MATERIAL PROVIDED
* * * * * * * * *

==> design/flow/design.v <==
module cache(
    clk,
    proc_reset,
    proc_read,
    proc_write,
    proc_addr,
    proc_wdata,
    proc_stall,
    proc_rdata,
    mem_read,
    mem_write,
    mem_addr,
    mem_rdata,
    mem_wdata,
    mem_ready
);
    input          clk;
    input          proc_reset;
    input          proc_read, proc_write;
    input   [29:0] proc_addr;
    input   [31:0] proc_wdata;
    output 	reg        proc_stall;
    output  reg [31:0] proc_rdata;
    input  [127:0] mem_rdata;
    input          mem_ready;
    output   reg    mem_read, mem_write;
    output reg [27:0] mem_addr;
    output reg [127:0] mem_wdata;
    wire [1:0]read_and_write;
	assign read_and_write = {proc_read , proc_write};
	reg [127:0]block_0, block_1, block_2, block_3, block_4, block_5, block_6, block_7,block;
	reg [127:0]block_next_0, block_next_1, block_next_2, block_next_3, block_next_4, block_next_5, block_next_6, block_next_7, block_next;
	reg [7:0]dirty;
	reg [7:0]dirty_next;
	reg [7:0]valid;
	reg [7:0]valid_next;
	reg [24:0]tag_0, tag_1, tag_2, tag_3, tag_4, tag_5, tag_6, tag_7;
	reg [24:0]tag_next_0, tag_next_1, tag_next_2, tag_next_3, tag_next_4, tag_next_5, tag_next_6, tag_next_7;
	reg [31:0] block_to_read;
	reg [127:0]block_to_write;
	reg [24:0]tag;
	reg [1:0]block_offset;
	reg dirty_now;
	reg valid_now;
	reg [31:0] proc_wdata_place;
	reg [1:0] state, next_state;						 
	reg hit, stall;
	always@(*)							 
	begin
		case (proc_addr[4:2])
			3'b000:
				begin
					tag = tag_0;
					dirty_now = dirty[0];
					valid_now = valid[0];
					block = block_0;
				end
			3'b001:
				begin
					tag = tag_1;
					dirty_now = dirty[1];
					valid_now = valid[1];
					block = block_1;
				end
			3'b010:
				begin
					tag = tag_2;
					dirty_now = dirty[2];
					valid_now = valid[2];
					block = block_2;
				end
			3'b011:
				begin
					tag = tag_3;
					dirty_now = dirty[3];
					valid_now = valid[3];
					block = block_3;
				end
			3'b100:
				begin
					tag = tag_4;
					dirty_now = dirty[4];
					valid_now = valid[4];
					block = block_4;
				end
			3'b101:
				begin
					tag = tag_5;
					dirty_now = dirty[5];
					valid_now = valid[5];
					block = block_5;
				end
			3'b110:
				begin
					tag = tag_6;
					dirty_now = dirty[6];
					valid_now = valid[6];
					block = block_6;
				end
			3'b111:
				begin
					tag = tag_7;
					dirty_now = dirty[7];
					valid_now = valid[7];
					block = block_7;
				end
		endcase
	end
	always@(*)					 
	begin
		if (proc_read)
		begin
		case(proc_addr[1:0])
			2'b00:
				begin
					block_to_read = block[31:0];
				end
			2'b01:
				begin
					block_to_read = block[63:32];
				end
			2'b10:
				begin
					block_to_read = block[95:64];
				end
			2'b11:
				begin
					block_to_read = block[127:96];
				end
			endcase
		end
		else
		begin
			block_to_read = 32'b0;
		end
	end
	always@(*)					 
	begin
		if (proc_write)
		begin
			case (proc_addr[1:0])
			2'b00:
				begin
					block_to_write = {block[127:32], proc_wdata};
				end
			2'b01:
				begin
					block_to_write = {block[127:64], proc_wdata, block[31:0]};
				end
			2'b10:
				begin
					block_to_write = {block[127:96], proc_wdata, block[63:0]};
				end
			2'b11:
				begin
					block_to_write = {proc_wdata , block[95:0]};
				end
			endcase
		end
		else
		begin
			block_to_write = 128'd0;
		end
	end
	always@(*)					 
	begin
		if (valid_now && ~state[1] && ~state[0] && (proc_addr[29:5] == tag ))
			begin
				hit = 1'b1;
				stall = 1'b0;
			end
		else
			begin
				hit = 1'b0;
				stall = 1'b1;
			end
	end
	always@(*)					 
	begin
		case (state)
			2'b00:				 
				begin
					tag_next_0 = tag_0;
					tag_next_1 = tag_1;
					tag_next_2 = tag_2;
					tag_next_3 = tag_3;
					tag_next_4 = tag_4;
					tag_next_5 = tag_5;
					tag_next_6 = tag_6;
					tag_next_7 = tag_7;
					if (proc_write && hit)
						begin
							case(proc_addr[4:2])
								3'b000:
									begin
										valid_next = valid;
										dirty_next = dirty;
										valid_next[0] = 1'b1;
										dirty_next[0] = 1'b1;
										block_next_0 = block_to_write;
										block_next_1 = block_1;
										block_next_2 = block_2;
										block_next_3 = block_3;
										block_next_4 = block_4;
										block_next_5 = block_5;
										block_next_6 = block_6;
										block_next_7 = block_7;
									end
								3'b001:
									begin
										valid_next = valid;
										dirty_next = dirty;
										valid_next[1] = 1'b1;
										dirty_next[1] = 1'b1;
										block_next_0 = block_0;
										block_next_1 = block_to_write;
										block_next_2 = block_2;
										block_next_3 = block_3;
										block_next_4 = block_4;
										block_next_5 = block_5;
										block_next_6 = block_6;
										block_next_7 = block_7;
									end
								3'b010:
									begin
										valid_next = valid;
										dirty_next = dirty;
										valid_next[2] = 1'b1;
										dirty_next[2] = 1'b1;
										block_next_0 = block_0;
										block_next_1 = block_1;
										block_next_2 = block_to_write;
										block_next_3 = block_3;
										block_next_4 = block_4;
										block_next_5 = block_5;
										block_next_6 = block_6;
										block_next_7 = block_7;
									end
								3'b011:
									begin
										valid_next = valid;
										dirty_next = dirty;
										valid_next[3] = 1'b1;
										dirty_next[3] = 1'b1;
										block_next_0 = block_0;
										block_next_1 = block_1;
										block_next_2 = block_2;
										block_next_3 = block_to_write;
										block_next_4 = block_4;
										block_next_5 = block_5;
										block_next_6 = block_6;
										block_next_7 = block_7;
									end
								3'b100:
									begin
										valid_next = valid;
										dirty_next = dirty;
										valid_next[4] = 1'b1;
										dirty_next[4] = 1'b1;
										block_next_0 = block_0;
										block_next_1 = block_1;
										block_next_2 = block_2;
										block_next_3 = block_3;
										block_next_4 = block_to_write;
										block_next_5 = block_5;
										block_next_6 = block_6;
										block_next_7 = block_7;
									end
								3'b101:
									begin
										valid_next = valid;
										dirty_next = dirty;
										valid_next[5] = 1'b1;
										dirty_next[5] = 1'b1;
										block_next_0 = block_0;
										block_next_1 = block_1;
										block_next_2 = block_2;
										block_next_3 = block_3;
										block_next_4 = block_4;
										block_next_5 = block_to_write;
										block_next_6 = block_6;
										block_next_7 = block_7;
									end
								3'b110:
									begin
										valid_next = valid;
										dirty_next = dirty;
										valid_next[6] = 1'b1;
										dirty_next[6] = 1'b1;
										block_next_0 = block_0;
										block_next_1 = block_1;
										block_next_2 = block_2;
										block_next_3 = block_3;
										block_next_4 = block_4;
										block_next_5 = block_5;
										block_next_6 = block_to_write;
										block_next_7 = block_7;
									end
								3'b111:
									begin
										valid_next = valid;
										dirty_next = dirty;
										valid_next[7] = 1'b1;
										dirty_next[7] = 1'b1;
										block_next_0 = block_0;
										block_next_1 = block_1;
										block_next_2 = block_2;
										block_next_3 = block_3;
										block_next_4 = block_4;
										block_next_5 = block_5;
										block_next_6 = block_6;
										block_next_7 = block_to_write;
									end
								endcase
						end
					else
						begin
							valid_next = valid;
							dirty_next = dirty;
							block_next_0 = block_0;
							block_next_1 = block_1;
							block_next_2 = block_2;
							block_next_3 = block_3;
							block_next_4 = block_4;
							block_next_5 = block_5;
							block_next_6 = block_6;
							block_next_7 = block_7;
						end
				end
			2'b01:					 
				begin
					valid_next = valid;
					dirty_next = dirty;				
					tag_next_0 = tag_0;
					tag_next_1 = tag_1;
					tag_next_2 = tag_2;
					tag_next_3 = tag_3;
					tag_next_4 = tag_4;
					tag_next_5 = tag_5;
					tag_next_6 = tag_6;
					tag_next_7 = tag_7;
					block_next_0 = block_0;
					block_next_1 = block_1;
					block_next_2 = block_2;
					block_next_3 = block_3;
					block_next_4 = block_4;
					block_next_5 = block_5;
					block_next_6 = block_6;
					block_next_7 = block_7;
				end
			2'b10:			 
				begin
					case (proc_addr[4:2])
						3'b000:
							begin
							valid_next = valid;
							dirty_next = dirty;
							valid_next[0] = 1'b1;
							dirty_next[0] = 1'b0;
							tag_next_0 = proc_addr[29:5];
							tag_next_1 = tag_1;
							tag_next_2 = tag_2;
							tag_next_3 = tag_3;
							tag_next_4 = tag_4;
							tag_next_5 = tag_5;
							tag_next_6 = tag_6;
							tag_next_7 = tag_7;
							block_next_0 = mem_rdata;
							block_next_1 = block_1;
							block_next_2 = block_2;
							block_next_3 = block_3;
							block_next_4 = block_4;
							block_next_5 = block_5;
							block_next_6 = block_6;
							block_next_7 = block_7;
							end
						3'b001:
							begin
							valid_next = valid;
							dirty_next = dirty;
							valid_next[1] = 1'b1;
							dirty_next[1] = 1'b0;
							tag_next_0 = tag_0;
							tag_next_1 = proc_addr[29:5];
							tag_next_2 = tag_2;
							tag_next_3 = tag_3;
							tag_next_4 = tag_4;
							tag_next_5 = tag_5;
							tag_next_6 = tag_6;
							tag_next_7 = tag_7;
							block_next_0 = block_0;
							block_next_1 = mem_rdata;
							block_next_2 = block_2;
							block_next_3 = block_3;
							block_next_4 = block_4;
							block_next_5 = block_5;
							block_next_6 = block_6;
							block_next_7 = block_7;	
							end
						3'b010:
							begin
							valid_next = valid;
							dirty_next = dirty;
							valid_next[2] = 1'b1;
							dirty_next[2] = 1'b0;
							tag_next_0 = tag_0;
							tag_next_1 = tag_1;
							tag_next_2 = proc_addr[29:5];
							tag_next_3 = tag_3;
							tag_next_4 = tag_4;
							tag_next_5 = tag_5;
							tag_next_6 = tag_6;
							tag_next_7 = tag_7;
							block_next_0 = block_0;
							block_next_1 = block_1;
							block_next_2 = mem_rdata;
							block_next_3 = block_3;
							block_next_4 = block_4;
							block_next_5 = block_5;
							block_next_6 = block_6;
							block_next_7 = block_7;	
							end
						3'b011:
							begin
							valid_next = valid;
							dirty_next = dirty;
							valid_next[3] = 1'b1;
							dirty_next[3] = 1'b0;
							tag_next_0 = tag_0;
							tag_next_1 = tag_1;
							tag_next_2 = tag_2;
							tag_next_3 = proc_addr[29:5];
							tag_next_4 = tag_4;
							tag_next_5 = tag_5;
							tag_next_6 = tag_6;
							tag_next_7 = tag_7;
							block_next_0 = block_0;
							block_next_1 = block_1;
							block_next_2 = block_2;
							block_next_3 = mem_rdata;
							block_next_4 = block_4;
							block_next_5 = block_5;
							block_next_6 = block_6;
							block_next_7 = block_7;	
							end
						3'b100:
							begin
							valid_next = valid;
							dirty_next = dirty;
							valid_next[4] = 1'b1;
							dirty_next[4] = 1'b0;
							tag_next_0 = tag_0;
							tag_next_1 = tag_1;
							tag_next_2 = tag_2;
							tag_next_3 = tag_3;
							tag_next_4 = proc_addr[29:5];
							tag_next_5 = tag_5;
							tag_next_6 = tag_6;
							tag_next_7 = tag_7;
							block_next_0 = block_0;
							block_next_1 = block_1;
							block_next_2 = block_2;
							block_next_3 = block_3;
							block_next_4 = mem_rdata;
							block_next_5 = block_5;
							block_next_6 = block_6;
							block_next_7 = block_7;	
							end
						3'b101:
							begin
							valid_next = valid;
							dirty_next = dirty;
							valid_next[5] = 1'b1;
							dirty_next[5] = 1'b0;
							tag_next_0 = tag_0;
							tag_next_1 = tag_1;
							tag_next_2 = tag_2;
							tag_next_3 = tag_3;
							tag_next_4 = tag_4;
							tag_next_5 = proc_addr[29:5];
							tag_next_6 = tag_6;
							tag_next_7 = tag_7;
							block_next_0 = block_0;
							block_next_1 = block_1;
							block_next_2 = block_2;
							block_next_3 = block_3;
							block_next_4 = block_4;
							block_next_5 = mem_rdata;
							block_next_6 = block_6;
							block_next_7 = block_7;	
							end
						3'b110:
							begin
							valid_next = valid;
							dirty_next = dirty;
							valid_next[6] = 1'b1;
							dirty_next[6] = 1'b0;
							tag_next_0 = tag_0;
							tag_next_1 = tag_1;
							tag_next_2 = tag_2;
							tag_next_3 = tag_3;
							tag_next_4 = tag_4;
							tag_next_5 = tag_5;
							tag_next_6 = proc_addr[29:5];
							tag_next_7 = tag_7;
							block_next_0 = block_0;
							block_next_1 = block_1;
							block_next_2 = block_2;
							block_next_3 = block_3;
							block_next_4 = block_4;
							block_next_5 = block_5;
							block_next_6 = mem_rdata;
							block_next_7 = block_7;	
							end
						3'b111:
							begin
							valid_next = valid;
							dirty_next = dirty;
							valid_next[7] = 1'b1;
							dirty_next[7] = 1'b0;
							tag_next_0 = tag_0;
							tag_next_1 = tag_1;
							tag_next_2 = tag_2;
							tag_next_3 = tag_3;
							tag_next_4 = tag_4;
							tag_next_5 = tag_5;
							tag_next_6 = tag_6;
							tag_next_7 = proc_addr[29:5];
							block_next_0 = block_0;
							block_next_1 = block_1;
							block_next_2 = block_2;
							block_next_3 = block_3;
							block_next_4 = block_4;
							block_next_5 = block_5;
							block_next_6 = block_6;
							block_next_7 = mem_rdata;					
							end
					endcase
				end
			2'b11:					 
				begin
					valid_next = valid;
					dirty_next = dirty;				
					tag_next_0 = tag_0;
					tag_next_1 = tag_1;
					tag_next_2 = tag_2;
					tag_next_3 = tag_3;
					tag_next_4 = tag_4;
					tag_next_5 = tag_5;
					tag_next_6 = tag_6;
					tag_next_7 = tag_7;
					block_next_0 = block_0;
					block_next_1 = block_1;
					block_next_2 = block_2;
					block_next_3 = block_3;
					block_next_4 = block_4;
					block_next_5 = block_5;
					block_next_6 = block_6;
					block_next_7 = block_7;
				end
			endcase	
	end
	always@(*)					 
	begin
		case(state)
			2'b00:				 
				begin
					proc_stall = stall;
					mem_read = 1'b0;
					mem_write= 1'b0;
					mem_addr = 28'b0;
					mem_wdata= 128'b0;
					if (proc_read && hit)
						begin
							proc_rdata = block_to_read;
						end
					else
						begin
							proc_rdata = 32'b0;
						end
				end
			2'b01:				 
				begin
					proc_stall = 1'b1;
					proc_rdata = 32'b0;
					mem_read = 1'b0;
					mem_write= 1'b1;
					mem_addr = {tag , proc_addr[4:2]};
					mem_wdata= block;
				end
			2'b10:				 
				begin
					proc_stall = 1'b1;
					proc_rdata = 32'b0;
					mem_read = 1'b1;
					mem_write= 1'b0;
					mem_addr = proc_addr[29:2];					
					mem_wdata=128'b0;
				end
			2'b11:
				begin
					proc_stall = 1'b1;
					proc_rdata = 32'b0;
					mem_read = 1'b1;
					mem_write= 1'b0;
					mem_addr = proc_addr[29:2];					
					mem_wdata=128'b0;
				end
		endcase
	end
	always@(*)						 
	begin
		case(state)
			2'b00:					 
				begin
					if (hit)
						begin
							next_state = 2'b00;
						end
					else if (dirty_now)
						begin
							next_state = 2'b01;
						end
					else
						begin
							next_state = 2'b10;
						end
				end
			2'b01:					 
				begin
					if (mem_ready)
						begin
						next_state = 2'b10;
						end
					else
						begin
						next_state = 2'b01;
						end
				end
			2'b10:					 
				begin
					if (mem_ready)
						begin
							next_state = 2'b00;
						end
					else
						begin
							next_state = 2'b10;
						end
				end
			2'b11:
				begin
					next_state = 2'b11;
				end
			endcase
	end
always@( posedge clk or posedge proc_reset ) begin
    if( proc_reset ) begin
			state <= 2'b00;
			block_0 <= 128'b0;
			block_1 <= 128'b0;
			block_2 <= 128'b0;
			block_3 <= 128'b0;
			block_4 <= 128'b0;
			block_5 <= 128'b0;
			block_6 <= 128'b0;
			block_7 <= 128'b0;
			valid <= 8'd0;
			dirty <= 8'd0;
			tag_0 <= 25'd0;
			tag_1 <= 25'd0;
			tag_2 <= 25'd0;
			tag_3 <= 25'd0;
			tag_4 <= 25'd0;
			tag_5 <= 25'd0;
			tag_6 <= 25'd0;
			tag_7 <= 25'd0;
    end
    else begin
		valid <= valid_next;
		dirty <= dirty_next;
		tag_0 <= tag_next_0;
		tag_1 <= tag_next_1;
		tag_2 <= tag_next_2;
		tag_3 <= tag_next_3;
		tag_4 <= tag_next_4;
		tag_5 <= tag_next_5;
		tag_6 <= tag_next_6;
		tag_7 <= tag_next_7;
		state <= next_state;
		block_0 <= block_next_0;
		block_1 <= block_next_1;
		block_2 <= block_next_2;
		block_3 <= block_next_3;
		block_4 <= block_next_4;
		block_5 <= block_next_5;
		block_6 <= block_next_6;
		block_7 <= block_next_7;
    end
end
endmodule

* * * * * * * * *

ABOUT THIS EXERCISE
Each line from the top of the material above through the line containing "block_5, block_6, block_7,block;" must be output exactly, and no other line.

WRITTEN SOLUTION
==> design/flow/design.v <==
module cache(
    clk,
    proc_reset,
    proc_read,
    proc_write,
    proc_addr,
    proc_wdata,
    proc_stall,
    proc_rdata,
    mem_read,
    mem_write,
    mem_addr,
    mem_rdata,
    mem_wdata,
    mem_ready
);
    input          clk;
    input          proc_reset;
    input          proc_read, proc_write;
    input   [29:0] proc_addr;
    input   [31:0] proc_wdata;
    output 	reg        proc_stall;
    output  reg [31:0] proc_rdata;
    input  [127:0] mem_rdata;
    input          mem_ready;
    output   reg    mem_read, mem_write;
    output reg [27:0] mem_addr;
    output reg [127:0] mem_wdata;
    wire [1:0]read_and_write;
	assign read_and_write = {proc_read , proc_write};
	reg [127:0]block_0, block_1, block_2, block_3, block_4, block_5, block_6, block_7,block;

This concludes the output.